Php Laravel 4-错误异常未定义变量
试图将模型绑定到表单以调用更新函数,但找不到模型Php Laravel 4-错误异常未定义变量,php,Php,试图将模型绑定到表单以调用更新函数,但找不到模型 {{ Form::model($upload, array('url' => array('uploads/update', $upload->id), 'files' => true, 'method' => 'PATCH')) }} 获取编辑视图的控制器 public function getEdit($id) { $upload = $this->upload->find($id); if (is_
{{ Form::model($upload, array('url' => array('uploads/update', $upload->id), 'files' => true, 'method' => 'PATCH')) }}
获取编辑视图的控制器
public function getEdit($id)
{
$upload = $this->upload->find($id);
if (is_null($upload))
{
return Redirect::to('uploads/alluploads');
}
$this->layout->content = View::make('uploads.edit', compact('uploads'));
}
控制器来执行更新
public function patchUpdate($id)
{
$input = array_except(Input::all(), '_method');
$v = Validator::make($input, Upload::$rules);
if ($v->passes())
{
$upload = $this->upload->find($id);
$upload->update($input);
return Redirect::to('uploads/show', $id);
}
return Redirect::to('uploads/edit', $id)
->withInput()
->withErrors($v)
}
我犯了一个错误
ErrorException
Undefined variable: upload (View: /www/authtest/app/views/uploads/edit.blade.php)
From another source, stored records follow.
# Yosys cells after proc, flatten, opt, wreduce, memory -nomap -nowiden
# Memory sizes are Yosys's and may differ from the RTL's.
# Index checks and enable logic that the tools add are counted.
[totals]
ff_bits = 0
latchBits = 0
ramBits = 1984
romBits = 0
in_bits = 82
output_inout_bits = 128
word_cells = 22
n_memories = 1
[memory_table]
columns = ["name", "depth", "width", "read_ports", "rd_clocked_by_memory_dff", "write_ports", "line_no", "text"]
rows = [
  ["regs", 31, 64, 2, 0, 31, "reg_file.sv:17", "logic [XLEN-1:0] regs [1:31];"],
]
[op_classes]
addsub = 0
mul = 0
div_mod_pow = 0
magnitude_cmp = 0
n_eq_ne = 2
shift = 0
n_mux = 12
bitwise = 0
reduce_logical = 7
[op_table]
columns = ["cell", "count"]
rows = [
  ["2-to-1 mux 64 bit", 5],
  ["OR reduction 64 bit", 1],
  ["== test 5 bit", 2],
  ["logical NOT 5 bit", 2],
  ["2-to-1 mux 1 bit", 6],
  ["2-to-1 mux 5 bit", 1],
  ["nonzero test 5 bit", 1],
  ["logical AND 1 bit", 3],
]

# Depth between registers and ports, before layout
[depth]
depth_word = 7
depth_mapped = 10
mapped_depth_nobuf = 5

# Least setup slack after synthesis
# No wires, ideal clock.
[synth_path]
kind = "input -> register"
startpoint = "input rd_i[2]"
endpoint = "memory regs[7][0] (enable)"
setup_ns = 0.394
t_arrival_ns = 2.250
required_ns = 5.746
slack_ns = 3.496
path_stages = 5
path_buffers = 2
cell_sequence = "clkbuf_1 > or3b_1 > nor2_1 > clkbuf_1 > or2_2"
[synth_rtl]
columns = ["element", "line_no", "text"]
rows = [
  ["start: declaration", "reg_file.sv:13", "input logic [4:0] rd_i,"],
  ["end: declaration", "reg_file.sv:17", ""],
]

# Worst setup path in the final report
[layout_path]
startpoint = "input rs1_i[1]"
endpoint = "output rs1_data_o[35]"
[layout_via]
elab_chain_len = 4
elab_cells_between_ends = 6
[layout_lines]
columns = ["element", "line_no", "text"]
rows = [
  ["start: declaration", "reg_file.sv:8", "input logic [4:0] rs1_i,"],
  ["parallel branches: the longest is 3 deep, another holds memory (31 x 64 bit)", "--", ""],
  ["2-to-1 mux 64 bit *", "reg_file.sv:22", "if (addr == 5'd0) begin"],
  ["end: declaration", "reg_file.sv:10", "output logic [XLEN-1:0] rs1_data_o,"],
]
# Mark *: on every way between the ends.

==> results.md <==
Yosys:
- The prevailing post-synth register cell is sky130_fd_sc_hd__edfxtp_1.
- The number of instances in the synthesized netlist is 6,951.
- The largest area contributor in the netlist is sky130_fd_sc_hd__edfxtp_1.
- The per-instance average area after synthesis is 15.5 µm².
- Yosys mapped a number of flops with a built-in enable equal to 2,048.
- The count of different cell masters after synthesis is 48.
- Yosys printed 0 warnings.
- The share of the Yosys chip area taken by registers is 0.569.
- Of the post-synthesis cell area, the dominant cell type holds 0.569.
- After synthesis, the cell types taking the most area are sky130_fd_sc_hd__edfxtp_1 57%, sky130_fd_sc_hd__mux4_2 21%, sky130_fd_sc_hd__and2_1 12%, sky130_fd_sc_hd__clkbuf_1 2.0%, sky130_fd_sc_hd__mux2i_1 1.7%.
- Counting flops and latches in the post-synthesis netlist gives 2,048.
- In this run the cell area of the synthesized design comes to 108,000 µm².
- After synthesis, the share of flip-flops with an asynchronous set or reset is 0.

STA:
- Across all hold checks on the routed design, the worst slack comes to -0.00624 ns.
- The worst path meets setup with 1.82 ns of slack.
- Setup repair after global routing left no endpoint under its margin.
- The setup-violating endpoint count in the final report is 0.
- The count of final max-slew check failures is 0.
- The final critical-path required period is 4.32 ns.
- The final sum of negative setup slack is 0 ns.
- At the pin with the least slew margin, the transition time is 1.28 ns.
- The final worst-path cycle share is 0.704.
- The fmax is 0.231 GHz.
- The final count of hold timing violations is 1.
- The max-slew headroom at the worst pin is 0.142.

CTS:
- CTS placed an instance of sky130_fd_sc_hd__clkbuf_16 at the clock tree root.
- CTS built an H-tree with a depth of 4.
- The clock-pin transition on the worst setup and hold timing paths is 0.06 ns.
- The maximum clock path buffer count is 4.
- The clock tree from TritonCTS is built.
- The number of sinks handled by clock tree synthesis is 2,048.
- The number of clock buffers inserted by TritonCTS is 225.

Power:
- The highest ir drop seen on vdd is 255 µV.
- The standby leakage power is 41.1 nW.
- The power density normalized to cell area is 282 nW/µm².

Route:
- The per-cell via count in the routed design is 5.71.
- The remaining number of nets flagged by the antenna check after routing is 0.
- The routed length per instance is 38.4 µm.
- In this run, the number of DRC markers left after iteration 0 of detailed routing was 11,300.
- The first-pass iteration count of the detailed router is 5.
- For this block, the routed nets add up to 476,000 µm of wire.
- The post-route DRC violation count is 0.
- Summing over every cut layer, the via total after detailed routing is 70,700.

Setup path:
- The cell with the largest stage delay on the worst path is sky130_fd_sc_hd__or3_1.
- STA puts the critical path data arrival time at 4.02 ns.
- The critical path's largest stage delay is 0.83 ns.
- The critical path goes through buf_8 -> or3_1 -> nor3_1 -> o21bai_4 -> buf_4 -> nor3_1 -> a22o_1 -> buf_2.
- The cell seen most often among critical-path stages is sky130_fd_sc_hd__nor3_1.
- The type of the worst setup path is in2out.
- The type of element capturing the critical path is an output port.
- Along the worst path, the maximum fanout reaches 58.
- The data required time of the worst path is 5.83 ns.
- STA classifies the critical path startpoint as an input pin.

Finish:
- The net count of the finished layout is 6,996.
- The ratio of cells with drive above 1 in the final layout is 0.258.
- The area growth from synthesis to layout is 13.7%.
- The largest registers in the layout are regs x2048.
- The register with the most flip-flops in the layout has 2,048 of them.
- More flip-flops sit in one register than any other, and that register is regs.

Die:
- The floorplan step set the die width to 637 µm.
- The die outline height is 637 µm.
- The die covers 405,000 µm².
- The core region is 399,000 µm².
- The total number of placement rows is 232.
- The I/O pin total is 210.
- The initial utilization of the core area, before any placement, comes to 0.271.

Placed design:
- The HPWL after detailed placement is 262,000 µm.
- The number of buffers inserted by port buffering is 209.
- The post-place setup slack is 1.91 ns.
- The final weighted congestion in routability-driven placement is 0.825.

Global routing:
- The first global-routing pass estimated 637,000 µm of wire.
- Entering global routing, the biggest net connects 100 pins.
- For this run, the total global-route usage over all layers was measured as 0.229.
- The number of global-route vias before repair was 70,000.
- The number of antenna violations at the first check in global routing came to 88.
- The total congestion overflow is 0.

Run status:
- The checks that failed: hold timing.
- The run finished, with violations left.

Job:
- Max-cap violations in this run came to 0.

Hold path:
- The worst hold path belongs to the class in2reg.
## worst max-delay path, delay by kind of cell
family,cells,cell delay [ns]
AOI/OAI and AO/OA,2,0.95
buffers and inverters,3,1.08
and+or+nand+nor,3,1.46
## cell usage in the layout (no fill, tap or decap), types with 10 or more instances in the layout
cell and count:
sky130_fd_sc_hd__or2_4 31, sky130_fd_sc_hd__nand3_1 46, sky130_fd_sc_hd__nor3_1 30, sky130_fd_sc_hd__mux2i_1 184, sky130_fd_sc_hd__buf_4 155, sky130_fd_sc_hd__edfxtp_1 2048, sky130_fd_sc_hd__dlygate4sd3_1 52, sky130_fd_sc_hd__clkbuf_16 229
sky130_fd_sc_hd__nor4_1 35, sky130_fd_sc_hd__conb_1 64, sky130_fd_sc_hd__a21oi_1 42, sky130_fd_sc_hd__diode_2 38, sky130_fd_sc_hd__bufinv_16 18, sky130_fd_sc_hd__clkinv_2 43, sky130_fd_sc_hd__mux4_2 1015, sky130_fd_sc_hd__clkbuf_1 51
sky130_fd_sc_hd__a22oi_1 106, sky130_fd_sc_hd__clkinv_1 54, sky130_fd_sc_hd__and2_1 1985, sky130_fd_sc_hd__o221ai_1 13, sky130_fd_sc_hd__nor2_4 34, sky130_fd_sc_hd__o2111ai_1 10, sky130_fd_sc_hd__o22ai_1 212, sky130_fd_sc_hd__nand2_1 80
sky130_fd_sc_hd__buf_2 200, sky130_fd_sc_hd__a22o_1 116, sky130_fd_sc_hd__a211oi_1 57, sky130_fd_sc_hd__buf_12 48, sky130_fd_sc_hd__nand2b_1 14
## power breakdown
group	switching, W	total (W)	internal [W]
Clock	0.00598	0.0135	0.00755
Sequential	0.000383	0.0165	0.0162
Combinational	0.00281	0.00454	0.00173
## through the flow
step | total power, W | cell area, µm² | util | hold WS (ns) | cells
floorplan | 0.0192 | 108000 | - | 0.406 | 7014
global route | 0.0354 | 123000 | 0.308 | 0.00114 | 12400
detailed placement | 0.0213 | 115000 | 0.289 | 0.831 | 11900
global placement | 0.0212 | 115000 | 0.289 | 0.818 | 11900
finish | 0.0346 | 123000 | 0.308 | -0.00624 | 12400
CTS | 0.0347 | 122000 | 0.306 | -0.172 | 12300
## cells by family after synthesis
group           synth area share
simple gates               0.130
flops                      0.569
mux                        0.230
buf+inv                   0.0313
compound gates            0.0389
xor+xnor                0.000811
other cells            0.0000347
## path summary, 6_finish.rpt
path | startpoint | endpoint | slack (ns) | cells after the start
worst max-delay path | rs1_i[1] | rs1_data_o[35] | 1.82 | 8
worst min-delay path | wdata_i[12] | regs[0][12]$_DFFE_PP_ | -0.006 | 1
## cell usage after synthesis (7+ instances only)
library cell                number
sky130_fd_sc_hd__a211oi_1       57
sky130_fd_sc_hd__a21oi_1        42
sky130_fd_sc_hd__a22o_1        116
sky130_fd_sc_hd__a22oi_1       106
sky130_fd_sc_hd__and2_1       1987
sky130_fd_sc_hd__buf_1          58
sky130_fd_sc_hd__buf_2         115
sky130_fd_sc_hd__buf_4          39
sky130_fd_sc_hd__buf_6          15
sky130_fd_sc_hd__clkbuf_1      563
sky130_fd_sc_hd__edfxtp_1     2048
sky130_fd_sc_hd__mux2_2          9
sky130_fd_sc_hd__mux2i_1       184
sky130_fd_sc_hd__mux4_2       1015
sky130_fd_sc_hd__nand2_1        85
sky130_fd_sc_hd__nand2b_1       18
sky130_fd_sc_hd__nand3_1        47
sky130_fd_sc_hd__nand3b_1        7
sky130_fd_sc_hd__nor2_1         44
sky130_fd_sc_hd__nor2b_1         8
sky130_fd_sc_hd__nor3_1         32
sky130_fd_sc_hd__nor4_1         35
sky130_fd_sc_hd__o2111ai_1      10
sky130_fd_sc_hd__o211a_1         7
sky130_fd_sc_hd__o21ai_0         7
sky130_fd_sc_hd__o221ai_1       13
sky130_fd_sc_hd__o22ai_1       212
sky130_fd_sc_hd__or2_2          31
如果未在管线中绑定模型,则在显示/加载表单进行编辑时从控制器传递模型,例如:
public function getEdit($id)
{
$upload = $this->upload->find($id);
if (is_null($upload))
{
return Redirect::to('uploads/alluploads');
}
$this->layout->content = View::make('uploads.edit', compact('upload')); //<--
}
公共函数getEdit($id)
{
$upload=$this->upload->find($id);
如果(为空($upload))
{
返回Redirect::to('uploads/alluploads');
}
$this->layout->content=View::make('uploads.edit',compact('upload'));//您的绑定在哪里?您在route中绑定了模型吗?在routes中我有route::controller('uploads','UploadsController'));然后,在加载/显示表单时,您必须从控制器传递模型,如何显示表单,代码?我更新了上面的问题,我获得了所选id并将其传递到编辑视图。它的PHP错误由Laravel错误处理程序处理。实际上与Laravel无关。下面的答案很好。可能是因为if
条件,可能是$this->upload->find($id)
返回null
。在url中,我可以看到传递了正确的id。这是否意味着没有返回null?是的,那么它不是null,请删除if
条件并检查是否有效。我也删除了if条件,其他东西必须创建此空页面,我现在似乎找不到它。感谢您的帮助对。